Abbandonate l’immagine della Ponza più turistica e vacanziera. Quella balneare, rumorosa e caotica. In quest’angolo di isola tutto questo non è che un riverbero lontano, perché a Punta Fieno c’è una riserva incontaminata di quiete e bellezza.
Difficile raggiungerla: oltre mezz’ora a piedi su una mulattiera o via mare, approfittando di scomodi passaggi sugli scogli. Non si concede certo facilmente.
E questa ritrosia l’ha preservata negli anni tutelandone la bellezza incontaminata. Quelle terre aspre e bellissime che si spingono fino al mare. Terre perfette per la vite e il vino, dove nei secoli – e sin dai tempi dei romani – la vigna ha saputo prosperare fruttiferando.
È proprio qui che Emanuele Vittorio Migliaccio ha le sue vigne, quelle assegnate alla sua famiglia nel ‘700 da Carlo di Borbone. Terre difficili da lavorare, dove loro – i Migliaccio – hanno piantato vitigni campani: il biancolella, aglianico e piedirosso, per esempio.
Oggi sono Emanuele Vittorio e sua moglie Luciana a portare avanti la tradizione della famiglia Migliaccio, quella che usciva all’alba per coltivare i vigneti, gli stessi che ancora oggi sono delle Antiche Cantine Migliaccio, e che oggi danno vita a grandi vini. Per farli hanno chiamato Vincenzo Mercurio, enologo e wine maker, l’uomo dei Fiano e di tanti altri vini.

Come mai nel 2000 avete iniziato a occuparvi di vitivinicoltura?

La spinta è tutta sentimentale: i vigneti sono di proprietà della famiglia di mio marito dal ‘700, quando Carlo I di Borbone divise l’isola assegnando le terre ai coloni campani. Da Ischia arrivò Pietro Migliaccio che portò a Ponza moglie, figli e vitigni. Di Migliaccio in Migliaccio arriviamo al nonno di mio marito, a quei tempi i terreni erano ancora coltivati, ma poi ci fu un periodo di abbandono.
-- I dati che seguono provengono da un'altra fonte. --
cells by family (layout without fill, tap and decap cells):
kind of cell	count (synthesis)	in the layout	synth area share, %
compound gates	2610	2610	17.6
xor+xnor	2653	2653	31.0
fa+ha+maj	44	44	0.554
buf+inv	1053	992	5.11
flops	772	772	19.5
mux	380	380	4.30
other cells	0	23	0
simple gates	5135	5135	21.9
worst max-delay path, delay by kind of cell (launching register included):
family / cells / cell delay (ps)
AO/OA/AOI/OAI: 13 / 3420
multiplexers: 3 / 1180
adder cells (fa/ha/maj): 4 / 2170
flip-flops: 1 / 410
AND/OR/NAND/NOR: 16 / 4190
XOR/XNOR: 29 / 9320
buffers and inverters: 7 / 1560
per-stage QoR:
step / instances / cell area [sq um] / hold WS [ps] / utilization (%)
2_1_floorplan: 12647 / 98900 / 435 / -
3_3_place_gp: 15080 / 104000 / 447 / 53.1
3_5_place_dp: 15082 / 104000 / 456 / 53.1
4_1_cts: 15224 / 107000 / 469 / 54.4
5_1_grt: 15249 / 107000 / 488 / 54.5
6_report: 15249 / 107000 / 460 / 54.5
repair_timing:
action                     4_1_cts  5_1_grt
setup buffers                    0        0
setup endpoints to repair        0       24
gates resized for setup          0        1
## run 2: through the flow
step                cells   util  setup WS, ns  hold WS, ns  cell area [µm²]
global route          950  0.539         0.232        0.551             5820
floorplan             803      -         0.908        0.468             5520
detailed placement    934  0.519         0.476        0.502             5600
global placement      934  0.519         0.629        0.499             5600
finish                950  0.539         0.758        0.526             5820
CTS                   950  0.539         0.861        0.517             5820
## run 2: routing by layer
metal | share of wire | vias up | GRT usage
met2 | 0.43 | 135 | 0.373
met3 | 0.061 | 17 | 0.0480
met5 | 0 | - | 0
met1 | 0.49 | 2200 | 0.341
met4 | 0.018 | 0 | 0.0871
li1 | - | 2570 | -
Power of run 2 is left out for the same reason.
[src/rtl/sa_os_feeder.sv]
// Operand feeder for a 4x4 output-stationary systolic array: buffers one A/B tile,
// then streams it diagonally skewed while sequencing accumulator clear/enable.
module sa_os_feeder #(
    parameter int DATA_WIDTH = 16,
    parameter int DEPTH      = 16
) (
    input  logic                         clk,
    input  logic                         rstn,
    input  logic                         in_valid_i,
    output logic                         in_ready_o,
    input  logic [4*DATA_WIDTH-1:0]      in_a_i,
    input  logic [4*DATA_WIDTH-1:0]      in_b_i,
    input  logic                         in_last_i,
    output logic signed [DATA_WIDTH-1:0] data_0_o,
    output logic signed [DATA_WIDTH-1:0] data_1_o,
    output logic signed [DATA_WIDTH-1:0] data_2_o,
    output logic signed [DATA_WIDTH-1:0] data_3_o,
    output logic signed [DATA_WIDTH-1:0] weight_0_o,
    output logic signed [DATA_WIDTH-1:0] weight_1_o,
    output logic signed [DATA_WIDTH-1:0] weight_2_o,
    output logic signed [DATA_WIDTH-1:0] weight_3_o,
    output logic                         acc_en_o,
    output logic                         acc_clr_o,
    output logic                         busy_o,
    output logic                         done_o,
    output logic                         trunc_o
);
    localparam int PW = $clog2(DEPTH + 7);
    localparam int AW = (DEPTH > 1) ? $clog2(DEPTH) : 1;

    typedef enum logic [1:0] {S_LOAD, S_CLEAR, S_STREAM, S_DONE} state_e;

    state_e                          state_q;
    logic [PW-1:0]                   wr_ptr_q, k_q, t_q;
    logic [4*DATA_WIDTH-1:0]         a_buf [DEPTH];
    logic [4*DATA_WIDTH-1:0]         b_buf [DEPTH];
    logic [3:0][DATA_WIDTH-1:0]      data_q, weight_q, data_d, weight_d;
    logic                            acc_en_q, acc_clr_q, done_q;
    logic                            accept, at_end;
    logic [PW-1:0]                   step_d;
    logic [3:0][PW-1:0]              idx;
    logic [3:0]                      hit;

    assign accept     = in_valid_i && (state_q == S_LOAD);
    assign at_end     = (wr_ptr_q == PW'(DEPTH - 1));
    assign in_ready_o = rstn && (state_q == S_LOAD);
    assign trunc_o    = in_ready_o && in_valid_i && at_end && !in_last_i;
    assign busy_o     = (state_q != S_LOAD);
    assign acc_en_o   = acc_en_q;
    assign acc_clr_o  = acc_clr_q;
    assign done_o     = done_q;

    assign data_0_o   = data_q[0];
    assign data_1_o   = data_q[1];
    assign data_2_o   = data_q[2];
    assign data_3_o   = data_q[3];
    assign weight_0_o = weight_q[0];
    assign weight_1_o = weight_q[1];
    assign weight_2_o = weight_q[2];
    assign weight_3_o = weight_q[3];

    always_ff @(posedge clk) begin
        if (accept) begin
            a_buf[wr_ptr_q[AW-1:0]] <= in_a_i;
            b_buf[wr_ptr_q[AW-1:0]] <= in_b_i;
        end
    end

    // Lane values for the step about to be displayed: lane i lags the step counter by i.
    always_comb begin
        step_d   = (state_q == S_STREAM) ? t_q + PW'(1) : '0;
        idx      = '0;
        hit      = '0;
        data_d   = '0;
        weight_d = '0;
        for (int unsigned i = 0; i < 4; i++) begin
            idx[i] = step_d - PW'(i);
            hit[i] = (step_d >= PW'(i)) && (idx[i] < k_q);
            if (hit[i]) begin
                data_d[i]   = a_buf[idx[i][AW-1:0]][i*DATA_WIDTH +: DATA_WIDTH];
                weight_d[i] = b_buf[idx[i][AW-1:0]][i*DATA_WIDTH +: DATA_WIDTH];
            end
        end
    end

    always_ff @(posedge clk or negedge rstn) begin
        if (!rstn) begin
            state_q   <= S_LOAD;
            wr_ptr_q  <= '0;
            k_q       <= '0;
            t_q       <= '0;
            data_q    <= '0;
            weight_q  <= '0;
            acc_en_q  <= 1'b0;
            acc_clr_q <= 1'b0;
            done_q    <= 1'b0;
        end else begin
            acc_clr_q <= 1'b0;
            done_q    <= 1'b0;
            case (state_q)
                S_LOAD: begin
                    if (accept) begin
                        if (in_last_i || at_end) begin
                            k_q       <= wr_ptr_q + PW'(1);
                            wr_ptr_q  <= '0;
                            acc_clr_q <= 1'b1;
                            data_q    <= '0;
                            weight_q  <= '0;
                            state_q   <= S_CLEAR;
                        end else begin
                            wr_ptr_q <= wr_ptr_q + PW'(1);
                        end
                    end
                end
                S_CLEAR: begin
                    t_q      <= '0;
                    acc_en_q <= 1'b1;
                    data_q   <= data_d;
                    weight_q <= weight_d;
                    state_q  <= S_STREAM;
                end
                S_STREAM: begin
                    if (t_q == k_q + PW'(5)) begin
                        t_q      <= '0;
                        acc_en_q <= 1'b0;
                        done_q   <= 1'b1;
                        data_q   <= '0;
                        weight_q <= '0;
                        state_q  <= S_DONE;
                    end else begin
                        t_q      <= t_q + PW'(1);
                        data_q   <= data_d;
                        weight_q <= weight_d;
                    end
                end
                S_DONE:  state_q <= S_LOAD;
                default: state_q <= S_LOAD;
            endcase
        end
    end
endmodule
--- src/rtl/i2c_pkg.sv ---
// i2c_pkg: shared state encoding, pending-event codes and defaults for the I2C register sequencer
package i2c_pkg;
  localparam int I2C_BYTE_W = 8;
  localparam int DEF_TIMEOUT = 255;
  typedef enum logic [2:0] {
    S_IDLE    = 3'd0,
    S_W_PTR   = 3'd1,
    S_W_DATA  = 3'd2,
    S_W_BUS   = 3'd3,
    S_R_FETCH = 3'd4,
    S_R_READY = 3'd5,
    S_R_DONE  = 3'd6
  } seq_state_t;
  localparam logic [1:0] P_NONE = 2'd0;
  localparam logic [1:0] P_STOP = 2'd1;
  localparam logic [1:0] P_WR   = 2'd2;
  localparam logic [1:0] P_RD   = 2'd3;
  function automatic logic is_bus_state(seq_state_t s);
    return (s == S_W_BUS) || (s == S_R_FETCH);
  endfunction
endpackage

--- src/rtl/seq_timeout_ctr.sv ---
// seq_timeout_ctr: cycle counter for an outstanding bus access, pulses expired at TIMEOUT
module seq_timeout_ctr import i2c_pkg::*; #(
  parameter int TIMEOUT = DEF_TIMEOUT
) (
  input  logic clk,
  input  logic rst_n,
  input  logic load,
  input  logic en,
  output logic expired
);
  localparam int CNT_W = $clog2(TIMEOUT + 1);
  logic [CNT_W-1:0] cnt_q, cnt_d;
  assign expired = en && (cnt_q == CNT_W'(TIMEOUT));
  // restart on load or expiry so a follow-on access gets a full budget
  always_comb cnt_d = (load || expired) ? '0 : en ? cnt_q + 1'b1 : cnt_q;
  // counter register
  always_ff @(posedge clk or negedge rst_n)
    if (!rst_n) cnt_q <= '0;
    else cnt_q <= cnt_d;
endmodule
## src/rtl/risc_mgmt_pkg.sv

```systemverilog
// Shared types for the risc_mgmt extension memory channel: responder FSM
// states, the latched request record and the byte-enable alignment rule.
package risc_mgmt_pkg;

    localparam int MEM_ADDR_W = 32;
    localparam int MEM_DATA_W = 32;
    localparam int MEM_BEN_W  = MEM_DATA_W / 8;

    // Responder states: waiting, bus transfer issued, completion pulse, error pulse
    typedef enum logic [1:0] {
        IDLE = 2'd0,
        REQ  = 2'd1,
        DONE = 2'd2,
        ERR  = 2'd3
    } mem_resp_state_t;

    // Copy of the initiator request taken when the bus is granted, so the
    // initiator may change its inputs while the transfer is in flight.
    typedef struct packed {
        logic [MEM_ADDR_W-1:0] addr;
        logic [MEM_DATA_W-1:0] wdata;
        logic [MEM_BEN_W-1:0]  ben;
        logic                  is_store;
    } mem_req_t;

    // Address must be aligned to the span covered by the byte enables:
    // full word needs addr[1:0]==0, either halfword needs addr[0]==0.
    // Single-byte and other patterns carry no alignment constraint.
    function automatic logic ben_aligned(input logic [1:0]           addr_lo,
                                         input logic [MEM_BEN_W-1:0] ben);
        logic ok;
        ok = 1'b1;
        if (ben == 4'b1111) begin
            ok = (addr_lo == 2'b00);
        end else if ((ben == 4'b0011) || (ben == 4'b1100)) begin
            ok = (addr_lo[0] == 1'b0);
        end
        return ok;
    endfunction

endpackage

```

## src/rtl/risc_mgmt_mem_responder_if.sv

```systemverilog
// Extension memory channel between an extension memory stage (master,
// raises requests) and the responder (slave, returns busy/load/err).
interface risc_mgmt_mem_responder_if #(
    parameter int ADDR_W = 32,
    parameter int DATA_W = 32
);
    logic                  ren;
    logic                  wen;
    logic [ADDR_W-1:0]     addr;
    logic [DATA_W-1:0]     store;
    logic [DATA_W/8-1:0]   ben;
    logic                  busy;
    logic [DATA_W-1:0]     load;
    logic                  err;

    // Initiator side: holds ren/wen until busy drops
    modport master (
        output ren, wen, addr, store, ben,
        input  busy, load, err
    );

    // Responder side
    modport slave (
        input  ren, wen, addr, store, ben,
        output busy, load, err
    );
endinterface

```

## src/rtl/risc_mgmt_mem_responder.sv

```systemverilog
// Responder end of the risc_mgmt extension memory channel. Takes a load or
// store from an extension memory stage, waits until the core pipeline is not
// using the data bus, issues the transfer from a latched copy, holds the
// initiator busy until the bus completes, then returns load data (DONE) or
// a one-cycle error (ERR) for bad requests and bus timeouts.
module risc_mgmt_mem_responder
    import risc_mgmt_pkg::*;
#(
    parameter int ADDR_W      = MEM_ADDR_W,
    parameter int DATA_W      = MEM_DATA_W,
    parameter int TIMEOUT_CYC = 255
) (
    input  logic                    clk,
    input  logic                    rst,
    risc_mgmt_mem_responder_if.slave ext_mem,
    input  logic                    core_mem_req,
    output logic [ADDR_W-1:0]       dbus_addr,
    output logic [DATA_W-1:0]       dbus_wdata,
    output logic                    dbus_ren,
    output logic                    dbus_wen,
    output logic [DATA_W/8-1:0]     dbus_ben,
    input  logic                    dbus_busy,
    input  logic [DATA_W-1:0]       dbus_rdata
);

    // Counter is at least 8 bits and wide enough to reach TIMEOUT_CYC
    localparam int CNT_NEED = $clog2(TIMEOUT_CYC + 1);
    localparam int CNT_W    = (CNT_NEED > 8) ? CNT_NEED : 8;
    localparam logic [CNT_W-1:0] TIMEOUT_VAL = CNT_W'(TIMEOUT_CYC);
    localparam bit TIMEOUT_EN = (TIMEOUT_CYC != 0);

    mem_resp_state_t    state_reg, state_next;
    mem_req_t           req_reg, req_next;
    logic [DATA_W-1:0]  load_reg, load_next;
    logic [CNT_W-1:0]   cnt_reg, cnt_next;

    logic               req_present;
    logic               req_bad;
    logic [CNT_W-1:0]   req_cycles;
    logic               busy_c;
    logic               err_c;
    logic [DATA_W-1:0]  load_c;

    assign req_present = ext_mem.ren | ext_mem.wen;
    // Both strobes at once or a misaligned access never reaches the bus
    assign req_bad     = (ext_mem.ren & ext_mem.wen) |
                         ~ben_aligned(ext_mem.addr[1:0], ext_mem.ben);
    // REQ cycles including the current one; saturates instead of wrapping
    assign req_cycles  = (cnt_reg == '1) ? cnt_reg : cnt_reg + 1'b1;

    // State, request latch, load data and timeout counter; reset abandons any transfer
    always_ff @(posedge clk or posedge rst) begin
        if (rst) begin
            state_reg <= IDLE;
            req_reg   <= '0;
            load_reg  <= '0;
            cnt_reg   <= '0;
        end else begin
            state_reg <= state_next;
            req_reg   <= req_next;
            load_reg  <= load_next;
            cnt_reg   <= cnt_next;
        end
    end

    // Next-state and output decode; bus strobes only ever come from REQ
    always_comb begin
        state_next = state_reg;
        req_next   = req_reg;
        load_next  = load_reg;
        cnt_next   = cnt_reg;
        busy_c     = 1'b0;
        err_c      = 1'b0;
        load_c     = '0;
        dbus_addr  = '0;
        dbus_wdata = '0;
        dbus_ben   = '0;
        dbus_ren   = 1'b0;
        dbus_wen   = 1'b0;

        case (state_reg)
            IDLE: begin
                busy_c = req_present;
                if (req_present) begin
                    if (req_bad) begin
                        state_next = ERR;
                    end else if (!core_mem_req) begin
                        // Core does not want the bus: take the request
                        req_next.addr     = ext_mem.addr;
                        req_next.wdata    = ext_mem.store;
                        req_next.ben      = ext_mem.ben;
                        req_next.is_store = ext_mem.wen;
                        load_next         = '0;
                        cnt_next          = '0;
                        state_next        = REQ;
                    end
                end
            end

            REQ: begin
                // Issued transfer runs to completion; core_mem_req ignored here
                busy_c     = 1'b1;
                dbus_addr  = req_reg.addr;
                dbus_wdata = req_reg.wdata;
                dbus_ben   = req_reg.ben;
                dbus_ren   = ~req_reg.is_store;
                dbus_wen   = req_reg.is_store;
                cnt_next   = req_cycles;
                if (!dbus_busy) begin
                    load_next  = req_reg.is_store ? '0 : dbus_rdata;
                    state_next = DONE;
                end else if (TIMEOUT_EN && (req_cycles == TIMEOUT_VAL)) begin
                    state_next = ERR;
                end
            end

            DONE: begin
                // Initiator sees busy low and treats its held request as consumed
                load_c     = load_reg;
                state_next = IDLE;
            end

            ERR: begin
                err_c      = 1'b1;
                state_next = IDLE;
            end

            default: begin
                state_next = IDLE;
            end
        endcase
    end

    // Busy is combinational from the request in IDLE, so force it low during reset
    assign ext_mem.busy = busy_c & ~rst;
    assign ext_mem.err  = err_c;
    assign ext_mem.load = load_c;

endmodule

```

## src/flat_wrapper.sv

```systemverilog
// flat-port wrapper written by rule: the top's interface ports become plain ports
module risc_mgmt_mem_responder_flat import risc_mgmt_pkg::*;
#(
    parameter int ADDR_W      = MEM_ADDR_W,
    parameter int DATA_W      = MEM_DATA_W,
    parameter int TIMEOUT_CYC = 255
)
  (clk, rst, core_mem_req, dbus_addr, dbus_wdata, dbus_ren, dbus_wen, dbus_ben, dbus_busy, dbus_rdata, ext_mem_ren, ext_mem_wen, ext_mem_addr, ext_mem_store, ext_mem_ben, ext_mem_busy, ext_mem_load, ext_mem_err);
  risc_mgmt_mem_responder_if #(.ADDR_W(ADDR_W), .DATA_W(DATA_W)) ext_mem_i ();
  input  logic clk;
  input  logic rst;
  input  logic core_mem_req;
  output logic [ADDR_W-1:0] dbus_addr;
  output logic [DATA_W-1:0] dbus_wdata;
  output logic dbus_ren;
  output logic dbus_wen;
  output logic [DATA_W/8-1:0] dbus_ben;
  input  logic dbus_busy;
  input  logic [DATA_W-1:0] dbus_rdata;
  input wire logic [$bits(ext_mem_i.ren)-1:0] ext_mem_ren;
  input wire logic [$bits(ext_mem_i.wen)-1:0] ext_mem_wen;
  input wire logic [$bits(ext_mem_i.addr)-1:0] ext_mem_addr;
  input wire logic [$bits(ext_mem_i.store)-1:0] ext_mem_store;
  input wire logic [$bits(ext_mem_i.ben)-1:0] ext_mem_ben;
  output wire logic [$bits(ext_mem_i.busy)-1:0] ext_mem_busy;
  output wire logic [$bits(ext_mem_i.load)-1:0] ext_mem_load;
  output wire logic [$bits(ext_mem_i.err)-1:0] ext_mem_err;
  assign ext_mem_i.ren = ext_mem_ren;
  assign ext_mem_i.wen = ext_mem_wen;
  assign ext_mem_i.addr = ext_mem_addr;
  assign ext_mem_i.store = ext_mem_store;
  assign ext_mem_i.ben = ext_mem_ben;
  assign ext_mem_busy = ext_mem_i.busy;
  assign ext_mem_load = ext_mem_i.load;
  assign ext_mem_err = ext_mem_i.err;
  risc_mgmt_mem_responder #(.ADDR_W(ADDR_W), .DATA_W(DATA_W), .TIMEOUT_CYC(TIMEOUT_CYC)) u_core (.clk(clk), .rst(rst), .ext_mem(ext_mem_i), .core_mem_req(core_mem_req), .dbus_addr(dbus_addr), .dbus_wdata(dbus_wdata), .dbus_ren(dbus_ren), .dbus_wen(dbus_wen), .dbus_ben(dbus_ben), .dbus_busy(dbus_busy), .dbus_rdata(dbus_rdata));
endmodule
```
`src/rtl/tx_framer.sv`:
```
`default_nettype none
// ============================================================================
// Module   : tx_framer
// Purpose  : Payload FIFO and word-paced framer (SOF, payload, optional CRC-8)
//            that feeds an 8b/10b encoder. Optional CRC via TX_FRAMER_CRC_EN.
// Revision : 1.0 - initial release
// ============================================================================
module tx_framer #(
  parameter int         FIFO_DEPTH = 16,
  parameter int         MIN_IDLE   = 4,
  parameter logic [7:0] SOF_BYTE   = 8'hA5
) (
  input  logic       clk,
  input  logic       rst,
  input  logic [7:0] in_data,
  input  logic       in_valid,
  input  logic       in_last,
  output logic       in_ready,
  input  logic       word_en,
  output logic [7:0] enc_data,
  output logic       enc_idle,
  output logic       busy,
  output logic       underrun
);

  localparam int                  c_ADDR_W   = $clog2(FIFO_DEPTH);
  localparam logic [c_ADDR_W:0]   c_DEPTH    = (c_ADDR_W + 1)'(FIFO_DEPTH);
  localparam logic [7:0]          c_MIN_IDLE = 8'(MIN_IDLE);

`ifdef TX_FRAMER_CRC_EN
  typedef enum logic [1:0] {
    ST_GAP     = 2'd0,
    ST_SOF     = 2'd1,
    ST_PAYLOAD = 2'd2,
    ST_CRC     = 2'd3
  } state_t;
`else
  typedef enum logic [1:0] {
    ST_GAP     = 2'd0,
    ST_SOF     = 2'd1,
    ST_PAYLOAD = 2'd2
  } state_t;
`endif

  logic [8:0]          r_mem [FIFO_DEPTH];
  logic [c_ADDR_W:0]   r_wr_ptr;
  logic [c_ADDR_W:0]   r_rd_ptr;
  logic [c_ADDR_W:0]   r_frames;
  logic                r_in_ready;
  logic [c_ADDR_W:0]   w_count;
  logic [c_ADDR_W:0]   w_count_nxt;
  logic                w_empty;
  logic                w_full;
  logic                w_push;
  logic                w_pop;
  logic [8:0]          w_rd_entry;

  state_t              r_state;
  state_t              w_state_nxt;
  logic [7:0]          r_gap;
  logic [7:0]          w_gap_nxt;
  logic [7:0]          r_enc_data;
  logic [7:0]          w_data_nxt;
  logic                r_enc_idle;
  logic                w_idle_nxt;
  logic                r_underrun;
  logic                w_underrun_nxt;

  assign w_count     = r_wr_ptr - r_rd_ptr;
  assign w_empty     = (w_count == '0);
  assign w_full      = (w_count == c_DEPTH);
  assign w_push      = in_valid & r_in_ready;
  assign w_rd_entry  = r_mem[r_rd_ptr[c_ADDR_W-1:0]];
  assign w_count_nxt = w_count + {{c_ADDR_W{1'b0}}, w_push} - {{c_ADDR_W{1'b0}}, w_pop};

  always_ff @(posedge clk) begin
    if (w_push) begin
      r_mem[r_wr_ptr[c_ADDR_W-1:0]] <= {in_last, in_data};
    end
  end

  // in_ready is registered from the post-update occupancy so it always equals !full
  always_ff @(posedge clk or posedge rst) begin
    if (rst) begin
      r_wr_ptr   <= '0;
      r_rd_ptr   <= '0;
      r_in_ready <= 1'b1;
      r_frames   <= '0;
    end else begin
      if (w_push) r_wr_ptr <= r_wr_ptr + 1'b1;
      if (w_pop)  r_rd_ptr <= r_rd_ptr + 1'b1;
      r_in_ready <= (w_count_nxt != c_DEPTH);
      case ({w_push & in_last, w_pop & w_rd_entry[8]})
        2'b10:   r_frames <= r_frames + 1'b1;
        2'b01:   r_frames <= r_frames - 1'b1;
        default: r_frames <= r_frames;
      endcase
    end
  end

`ifdef TX_FRAMER_CRC_EN
  logic [7:0] r_crc;
  logic [7:0] w_crc_nxt;

  function automatic logic [7:0] f_crc8(input logic [7:0] crc, input logic [7:0] d);
    logic [7:0] c;
    c = crc;
    for (int i = 7; i >= 0; i--) begin
      c = {c[6:0], 1'b0} ^ (((c[7] ^ d[i]) == 1'b1) ? 8'h07 : 8'h00);
    end
    return c;
  endfunction

  always_ff @(posedge clk or posedge rst) begin
    if (rst) r_crc <= 8'h00;
    else     r_crc <= w_crc_nxt;
  end
`endif

  // The state names the word to be presented at the next word_en edge
  always_comb begin
    w_state_nxt    = r_state;
    w_gap_nxt      = r_gap;
    w_data_nxt     = r_enc_data;
    w_idle_nxt     = r_enc_idle;
    w_underrun_nxt = 1'b0;
    w_pop          = 1'b0;
`ifdef TX_FRAMER_CRC_EN
    w_crc_nxt      = r_crc;
`endif
    if (word_en) begin
      case (r_state)
        ST_GAP: begin
          w_idle_nxt = 1'b1;
          w_data_nxt = 8'h00;
          if ((r_gap >= c_MIN_IDLE) && ((r_frames != '0) || w_full)) begin
            w_state_nxt = ST_SOF;
          end else if (r_gap < c_MIN_IDLE) begin
            w_gap_nxt = r_gap + 8'd1;
          end
        end
        ST_SOF: begin
          w_idle_nxt  = 1'b0;
          w_data_nxt  = SOF_BYTE;
          w_state_nxt = ST_PAYLOAD;
`ifdef TX_FRAMER_CRC_EN
          w_crc_nxt   = 8'h00;
`endif
        end
        ST_PAYLOAD: begin
          if (w_empty) begin
            w_idle_nxt     = 1'b1;
            w_data_nxt     = 8'h00;
            w_underrun_nxt = 1'b1;
            w_state_nxt    = ST_GAP;
            w_gap_nxt      = 8'd1;
          end else begin
            w_pop      = 1'b1;
            w_idle_nxt = 1'b0;
            w_data_nxt = w_rd_entry[7:0];
`ifdef TX_FRAMER_CRC_EN
            w_crc_nxt  = f_crc8(r_crc, w_rd_entry[7:0]);
            if (w_rd_entry[8]) w_state_nxt = ST_CRC;
`else
            if (w_rd_entry[8]) begin
              w_state_nxt = ST_GAP;
              w_gap_nxt   = 8'd1;
            end
`endif
          end
        end
`ifdef TX_FRAMER_CRC_EN
        ST_CRC: begin
          w_idle_nxt  = 1'b0;
          w_data_nxt  = r_crc;
          w_state_nxt = ST_GAP;
          w_gap_nxt   = 8'd1;
        end
`endif
        default: begin
          w_state_nxt = ST_GAP;
          w_gap_nxt   = 8'd1;
        end
      endcase
    end
  end

  always_ff @(posedge clk or posedge rst) begin
    if (rst) begin
      r_state    <= ST_GAP;
      r_gap      <= 8'd0;
      r_enc_data <= 8'h00;
      r_enc_idle <= 1'b1;
      r_underrun <= 1'b0;
    end else begin
      r_state    <= w_state_nxt;
      r_gap      <= w_gap_nxt;
      r_enc_data <= w_data_nxt;
      r_enc_idle <= w_idle_nxt;
      r_underrun <= w_underrun_nxt;
    end
  end

  assign in_ready = r_in_ready;
  assign enc_data = r_enc_data;
  assign enc_idle = r_enc_idle;
  assign busy     = (r_state != ST_GAP);
  assign underrun = r_underrun;

endmodule
`default_nettype wire

```
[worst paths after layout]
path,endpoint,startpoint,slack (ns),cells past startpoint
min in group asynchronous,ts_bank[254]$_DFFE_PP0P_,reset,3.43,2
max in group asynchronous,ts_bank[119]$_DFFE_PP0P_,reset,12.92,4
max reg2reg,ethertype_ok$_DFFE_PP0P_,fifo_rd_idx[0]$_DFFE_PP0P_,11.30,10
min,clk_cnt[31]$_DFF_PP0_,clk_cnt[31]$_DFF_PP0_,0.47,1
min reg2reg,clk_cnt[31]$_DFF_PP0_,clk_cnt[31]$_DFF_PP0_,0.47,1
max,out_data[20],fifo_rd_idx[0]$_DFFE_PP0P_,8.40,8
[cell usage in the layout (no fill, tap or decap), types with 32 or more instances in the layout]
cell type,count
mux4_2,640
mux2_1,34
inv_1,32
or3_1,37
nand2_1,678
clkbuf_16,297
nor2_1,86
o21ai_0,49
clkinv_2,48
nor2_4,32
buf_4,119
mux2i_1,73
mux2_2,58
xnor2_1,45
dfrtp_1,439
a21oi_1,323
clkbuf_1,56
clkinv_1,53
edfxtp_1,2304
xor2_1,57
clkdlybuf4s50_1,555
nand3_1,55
<file path="config.mk">
export PLATFORM = sky130hd
export DESIGN_NAME = sbus_initiator_flat
export DESIGN_NICKNAME = d
export VERILOG_FILES = /design/src/rtl/sbus_initiator_if.sv /design/src/rtl/sbus_initiator.sv /design/src/flat_wrapper.sv
export SDC_FILE = /design/constraint.sdc
export NUM_CORES = 1
export LEC_CHECK = 0
export CELL_PAD_IN_SITES_DETAIL_PLACEMENT = 0
export CELL_PAD_IN_SITES_GLOBAL_PLACEMENT = 1
export CORE_MARGIN = 1
export CORE_UTILIZATION = 33
export CTS_CLUSTER_DIAMETER = 120
export DETAILED_ROUTE_END_ITERATION = 16
export PLACE_DENSITY_LB_ADDON = 0.15
export SKIP_CTS_REPAIR_TIMING = 1
export SLEW_MARGIN = 30
export SYNTH_ARGS = -nofsm -noshare
export SYNTH_HDL_FRONTEND = slang
export SYNTH_SLANG_ARGS = --single-unit
</file>
<file path="constraint.sdc">
create_clock -name clk -period 4.1 [get_ports clk]
set_clock_uncertainty 0.15 [all_clocks]
set_input_delay 0.41 -clock clk [delete_from_list [all_inputs] [get_ports clk]]
set_output_delay 0.41 -clock clk [all_outputs]
set_load 0.02 [all_outputs]
</file>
Cosa vi ha spinto a recuperarli?

Il ricordo del nonno di mio marito, e delle persone che ogni giorno all’alba andavano in vigna.
Con un contadino del luogo cominciammo a ripulire il terreno, toglievamo i rovi e da sotto le spine uscivano fuori le viti.
Ci siamo imbarcati in questa avventura con amore ma senza averne esperienza diretta: mio marito è odontoiatra e io insegnavo inglese. Ma questo lavoro ci ha appassionato. Abbiamo cominciato a vinificare, e dopo un po’ la produzione è cresciuta tanto che ci siamo convinti a commercializzarla, perché era troppa per il consumo domestico.

Quanto terreno avete?

Tre ettari terrazzati a Punta Fieno, tenuti da parracine, i muri a secco, bellissimi ma che necessitano di continua manutenzione, l’inverno specialmente.
Abbiamo un aiuto: Antonio Spaccamontagna… il nome è tutto un programma.
Le ultime catene, così si chiamano qui i terrazzamenti, degradano verso il mare. Intorno ci sono solo vigneti e cantine scavate nel tufo.

Quali sono i vitigni?

Abbiamo continuato la tradizione campana: aglianico, piedirosso, guarnaccia, biancolella, forastera e la guarnaccia bianca.
Vitigni tipici dell’isola di Ischia. Anche se siamo sul territorio laziale possiamo avere l’Igt (indicazione geografica tipica – NdR), solo Ponza e Ventotene hanno questo permesso.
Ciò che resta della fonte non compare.